見えていなくても見えてくる
先日のみちくさ学会発表会にお越し頂いたみなさま、どうもありがとうございます。
ひたすら外蛇口の写真を見せられて戸惑う方もいらっしゃったかと思いますがこれからも外蛇口をよろしくお願いいたします。ということで、今回は外蛇口本体が殆ど出てこないシリーズ。
「箱入り娘」タイプと勝手にグループ分けした蓋付きのタイプを紹介したい。
このタイプ、基本的に蓋に覆われているために本体をなかなか見ることができない。
かろうじて判別できるのは「散水栓」とかかれた蓋のみという、
これまた発見に戸惑うものばかりなのだ。

さらにはこのように文字が殆ど見えなくなり、ただの金属製の蓋になっているものも。
これはかなりの熟練者にならないとそうそう発見することができないと思う。
うっすらと見える「散水栓」の文字がおわかりになるだろうか?
これが唯一の手がかりなのだ。

ぎりぎり見えていないが、比較的わかりやすいと思われるタイプがこれ。
ホースと開きかけの蓋が目印で発見できるものである。
これが蓋のみであればわかりにくいが、ホースに随分と助けられている。
外蛇口とホースはいつでも持ちつ持たれつの関係なのだ。

これは送水口に助けられているタイプ。
水回りカテゴリーはひとくくりにされるのか、送水口のすぐ近くにある場合も多い。
どうしても送水口のが大きくて目立つのであるが、その側にひっそりと佇む外蛇口をにも
是非とも注目して欲しい。

壁に設置されると何故か屋外コンセントが近くにある場合が多い。
水と電気は近くでないほうが良いのではないか?
と思うが、電力を作るのに水力は欠かせないからあながち間違いでは無いのだろう。
強引な解釈かとは思うが、そういうことで納得しておこう。

地面にある蓋はマンホールが近くにあることも多い。
先日の発表会でマンホーラーの方も発表されていたが、最近はこれも気になる。
今まで気にしていなかったのが、猛烈に視界に入ってきて良い刺激になっているのだ。
外蛇口もそうだが、マンホールもよくよく気にして見ているとたくさんの種類があり面白い。
まさに「みちくさ」とはそういうことなのだ、と再認識をした。

今まで蓋ばかりを見せつけられて「外蛇口が無いではないか!」と思われる方もいらっしゃる
と思うので、最後は蓋と本体のコラボを紹介したい。
こんな近くに2つも外蛇口を設置してどうするのだと思えなくもないが、
いろいろと思考を重ねた結果、この状態になっているのだろう。
「世の中に不思議なことなど何もないのだよ。

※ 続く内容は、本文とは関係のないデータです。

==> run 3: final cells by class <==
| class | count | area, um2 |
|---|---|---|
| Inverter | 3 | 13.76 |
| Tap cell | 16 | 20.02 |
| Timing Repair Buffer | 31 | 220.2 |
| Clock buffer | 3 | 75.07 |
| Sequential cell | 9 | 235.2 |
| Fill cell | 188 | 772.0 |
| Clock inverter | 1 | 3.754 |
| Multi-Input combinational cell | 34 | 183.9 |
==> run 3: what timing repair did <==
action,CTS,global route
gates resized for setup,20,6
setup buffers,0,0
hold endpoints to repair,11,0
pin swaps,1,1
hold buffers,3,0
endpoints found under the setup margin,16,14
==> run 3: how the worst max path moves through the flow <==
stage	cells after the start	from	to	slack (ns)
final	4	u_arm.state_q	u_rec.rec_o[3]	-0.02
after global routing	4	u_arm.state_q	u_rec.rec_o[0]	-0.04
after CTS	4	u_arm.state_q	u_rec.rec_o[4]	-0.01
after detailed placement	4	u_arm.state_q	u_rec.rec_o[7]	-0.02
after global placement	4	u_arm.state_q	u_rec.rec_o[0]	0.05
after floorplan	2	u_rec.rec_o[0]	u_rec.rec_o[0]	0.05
==> src/rtl/tw_pkg.sv <==
package tw_pkg;

    typedef enum logic [1:0] {
        MODE_OFF     = 2'b00,
        MODE_OFF_ALT = 2'b01,
        MODE_TW      = 2'b10,
        MODE_TW_HOLD = 2'b11
    } tw_mode_e;

    // control word: bit4 dir, bits3:2 mode, bit1 ovf_ie, bit0 start_ie
    typedef struct packed {
        logic     sda_dir;
        tw_mode_e mode;
        logic     ovf_ie;
        logic     start_ie;
    } tw_ctrl_t;

    localparam int CTRL_W = 5;

    // flag nibble placed above the counter in the status word
    typedef struct packed {
        logic start;
        logic ovf;
        logic stop;
        logic coll;
    } tw_flags_t;

    localparam int FLAG_W = 4;

    typedef struct packed {
        logic scl_lvl;
        logic sda_lvl;
        logic scl_rise;
        logic scl_fall;
        logic start;
        logic stop;
    } tw_line_ev_t;

    typedef struct packed {
        tw_ctrl_t  ctrl;
        tw_flags_t flags;
        logic      hold;
    } tw_top_state_t;

endpackage

==> src/rtl/tw_sync.sv <==
module tw_sync #(
    parameter int   W       = 2,
    parameter int   STAGES  = 2,
    parameter logic RST_VAL = 1'b1
) (
    input  logic         clk,
    input  logic         rst_n,
    input  logic [W-1:0] din,
    output logic [W-1:0] dout
);

    logic [STAGES-1:0][W-1:0] stage_d, stage_q;

    always_comb begin
        stage_d[0] = din;
        for (int k = 1; k < STAGES; k++) begin
            stage_d[k] = stage_q[k-1];
        end
    end

    always_ff @(posedge clk or negedge rst_n) begin
        if (!rst_n) begin
            stage_q <= {(STAGES*W){RST_VAL}};
        end else begin
            stage_q <= stage_d;
        end
    end

    assign dout = stage_q[STAGES-1];

endmodule
<file path="src/rtl/dma_bank_pkg.sv">
// Package: dma_bank_pkg
// Word addresses of the DMA control bank. Addresses that the bench and
// driver software depend on are fixed here once.
package dma_bank_pkg;
    localparam int ADR_CTRL    = 0;
    localparam int ADR_SUMMARY = 1;
    localparam int ADR_EN_SET  = 2;
    localparam int ADR_EN_CLR  = 3;
    localparam int ADR_ACTIVE  = 4;
    localparam int ADR_BUSY    = 5;
    localparam int ADR_ERR     = 6;
    localparam int ADR_IE_SET  = 7;
    localparam int ADR_IE_CLR  = 8;
    localparam int ADR_INTA    = 9;
    localparam int ADR_INTB    = 10;
    localparam int ADR_VALID   = 11;
    localparam int ADR_TRIG    = 12;
    localparam int ADR_ABORT   = 13;

    // Index of each hardware-set flag vector in the flag array.
    localparam int FLG_ERR  = 0;
    localparam int FLG_INTA = 1;
    localparam int FLG_INTB = 2;
    localparam int NUM_FLG  = 3;
endpackage

</file>
<file path="src/rtl/dma_setclr_vec.sv">
// Module: dma_setclr_vec
// Holds a vector that software changes through a set port and a clear
// port. One bits of the data act; zero bits leave the vector alone.
// Assumes set_en and clr_en are never high in the same cycle (they come
// from decodes of different addresses).
module dma_setclr_vec #(
    parameter int W = 16
) (
    input  logic         clk,
    input  logic         rst_n,
    input  logic         set_en,
    input  logic         clr_en,
    input  logic [W-1:0] bits,
    output logic [W-1:0] vec
);
    logic [W-1:0] set_mask;
    logic [W-1:0] clr_mask;

    // Qualify the data bits with the two strobes.
    always_comb begin
        set_mask = set_en ? bits : '0;
        clr_mask = clr_en ? bits : '0;
    end

    // Store the vector with set and clear masks applied.
    always_ff @(posedge clk) begin
        if (!rst_n) begin
            vec <= '0;
        end else begin
            vec <= (vec | set_mask) & ~clr_mask;
        end
    end
endmodule

</file>
<file path="src/rtl/dma_flag_vec.sv">
// Module: dma_flag_vec
// Per-channel event flags. Hardware sets a flag with a one-cycle pulse;
// software clears it by writing a one. A set in the same cycle as a
// clear wins, so no event is lost.
module dma_flag_vec #(
    parameter int W = 16
) (
    input  logic         clk,
    input  logic         rst_n,
    input  logic         clr_en,
    input  logic [W-1:0] clr_bits,
    input  logic [W-1:0] hw_set,
    output logic [W-1:0] flags
);
    genvar i;
    generate
        for (i = 0; i < W; i++) begin : g_bit
            // One flag bit: the hardware set dominates the software clear.
            always_ff @(posedge clk) begin
                if (!rst_n) begin
                    flags[i] <= 1'b0;
                end else if (hw_set[i]) begin
                    flags[i] <= 1'b1;
                end else if (clr_en && clr_bits[i]) begin
                    flags[i] <= 1'b0;
                end
            end
        end
    endgenerate
endmodule

</file>
<file path="src/rtl/dma_pulse_vec.sv">
// Module: dma_pulse_vec
// Turns a write to a command address into a one-cycle pulse on each
// written one bit, issued in the cycle after the write.
module dma_pulse_vec #(
    parameter int W = 16
) (
    input  logic         clk,
    input  logic         rst_n,
    input  logic         fire,
    input  logic [W-1:0] bits,
    output logic [W-1:0] pulse
);
    // Register the command bits for exactly one cycle.
    always_ff @(posedge clk) begin
        if (!rst_n) begin
            pulse <= '0;
        end else begin
            pulse <= fire ? bits : '0;
        end
    end
endmodule

</file>
<file path="src/rtl/dma_ctrl_bank.sv">
// Module: dma_ctrl_bank
// Control and status register bank for a multi-channel DMA controller.
// Decodes a word-addressed write bus into set/clear, write-one-to-clear
// and command-pulse actions. Serves combinational read data and drives a
// summary word and one interrupt line. Assumes NCH < DATA_W, and that the
// bus presents one access per cycle with no handshake.
module dma_ctrl_bank #(
    parameter int NCH    = 16,
    parameter int ADDR_W = 4,
    parameter int DATA_W = 32
) (
    input  logic              clk,
    input  logic              rst_n,
    input  logic              bus_we,
    input  logic [ADDR_W-1:0] bus_addr,
    input  logic [DATA_W-1:0] bus_wdata,
    output logic [DATA_W-1:0] bus_rdata,
    input  logic [NCH-1:0]    hw_err_set,
    input  logic [NCH-1:0]    hw_inta_set,
    input  logic [NCH-1:0]    hw_intb_set,
    input  logic [NCH-1:0]    chan_active,
    input  logic [NCH-1:0]    chan_busy,
    output logic [NCH-1:0]    chan_en,
    output logic [NCH-1:0]    chan_go,
    output logic              ctrl_on,
    output logic [NCH-1:0]    valid_pulse,
    output logic [NCH-1:0]    trig_pulse,
    output logic [NCH-1:0]    abort_pulse,
    output logic              irq
);
    import dma_bank_pkg::*;

    localparam int NREG = 2 ** ADDR_W;

    logic [NREG-1:0]           wr_hit;
    logic [NCH-1:0]            wbits;
    logic [NCH-1:0]            ie_q;
    logic [NCH-1:0]            err_q;
    logic [NCH-1:0]            inta_q;
    logic [NCH-1:0]            intb_q;
    logic [NUM_FLG-1:0][NCH-1:0] flg_set;
    logic [NUM_FLG-1:0][NCH-1:0] flg_q;
    logic [NUM_FLG-1:0]          flg_clr;
    logic                      run_q;
    logic                      ab_pending;
    logic                      err_pending;
    logic [DATA_W-1:0]         summary;
    logic                      unused_wdata;

    assign wbits        = bus_wdata[NCH-1:0];
    assign unused_wdata = ^bus_wdata[DATA_W-1:NCH];

    // One-hot write decode of the address.
    always_comb begin
        wr_hit = '0;
        if (bus_we) begin
            wr_hit[bus_addr] = 1'b1;
        end
    end

    // Global run bit.
    always_ff @(posedge clk) begin
        if (!rst_n) begin
            run_q <= 1'b0;
        end else if (wr_hit[ADR_CTRL]) begin
            run_q <= bus_wdata[0];
        end
    end

    dma_setclr_vec #(.W(NCH)) u_en (
        .clk    (clk),
        .rst_n  (rst_n),
        .set_en (wr_hit[ADR_EN_SET]),
        .clr_en (wr_hit[ADR_EN_CLR]),
        .bits   (wbits),
        .vec    (chan_en)
    );

    dma_setclr_vec #(.W(NCH)) u_ie (
        .clk    (clk),
        .rst_n  (rst_n),
        .set_en (wr_hit[ADR_IE_SET]),
        .clr_en (wr_hit[ADR_IE_CLR]),
        .bits   (wbits),
        .vec    (ie_q)
    );

    // Route hardware sets and software clears to the flag array.
    always_comb begin
        flg_set[FLG_ERR]  = hw_err_set;
        flg_set[FLG_INTA] = hw_inta_set;
        flg_set[FLG_INTB] = hw_intb_set;
        flg_clr[FLG_ERR]  = wr_hit[ADR_ERR];
        flg_clr[FLG_INTA] = wr_hit[ADR_INTA];
        flg_clr[FLG_INTB] = wr_hit[ADR_INTB];
    end

    genvar f;
    generate
        for (f = 0; f < NUM_FLG; f++) begin : g_flag
            dma_flag_vec #(.W(NCH)) u_flag (
                .clk      (clk),
                .rst_n    (rst_n),
                .clr_en   (flg_clr[f]),
                .clr_bits (wbits),
                .hw_set   (flg_set[f]),
                .flags    (flg_q[f])
            );
        end
    endgenerate

    assign err_q  = flg_q[FLG_ERR];
    assign inta_q = flg_q[FLG_INTA];
    assign intb_q = flg_q[FLG_INTB];

    dma_pulse_vec #(.W(NCH)) u_valid (
        .clk   (clk),
        .rst_n (rst_n),
        .fire  (wr_hit[ADR_VALID]),
        .bits  (wbits),
        .pulse (valid_pulse)
    );

    dma_pulse_vec #(.W(NCH)) u_trig (
        .clk   (clk),
        .rst_n (rst_n),
        .fire  (wr_hit[ADR_TRIG]),
        .bits  (wbits),
        .pulse (trig_pulse)
    );

    dma_pulse_vec #(.W(NCH)) u_abort (
        .clk   (clk),
        .rst_n (rst_n),
        .fire  (wr_hit[ADR_ABORT]),
        .bits  (wbits),
        .pulse (abort_pulse)
    );

    // Fold enabled completion flags and error flags into the summary.
    always_comb begin
        ab_pending  = |((inta_q | intb_q) & ie_q);
        err_pending = |err_q;
        summary     = '0;
        summary[1]  = ab_pending;
        summary[2]  = err_pending;
    end

    assign irq     = ab_pending | err_pending;
    assign ctrl_on = run_q;
    assign chan_go = chan_en & {NCH{run_q}};

    // Combinational read mux; unmapped and write-only addresses read zero.
    always_comb begin
        bus_rdata = '0;
        case (int'(bus_addr))
            ADR_CTRL:    bus_rdata[0] = run_q;
            ADR_SUMMARY: bus_rdata = summary;
            ADR_EN_SET:  bus_rdata[NCH-1:0] = chan_en;
            ADR_ACTIVE:  bus_rdata[NCH-1:0] = chan_active;
            ADR_BUSY:    bus_rdata[NCH-1:0] = chan_busy;
            ADR_ERR:     bus_rdata[NCH-1:0] = err_q;
            ADR_IE_SET:  bus_rdata[NCH-1:0] = ie_q;
            ADR_INTA:    bus_rdata[NCH-1:0] = inta_q;
            ADR_INTB:    bus_rdata[NCH-1:0] = intb_q;
            default:     bus_rdata = '0;
        endcase
    end
endmodule

</file>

」という、ある小説の中で語られる名言がある。
不思議に思うのは自分の持っている価値観の中の世界であって、他人の価値観からは
当たり前のことだったりするのである。
そこを理解しようとするかしないかで自分の見てる、見える世界が変わるのだ。
無理に理解しようとする必要は無いのだが、少しでも興味を持ったら
気にして見ると面白くなるのではないだろうか。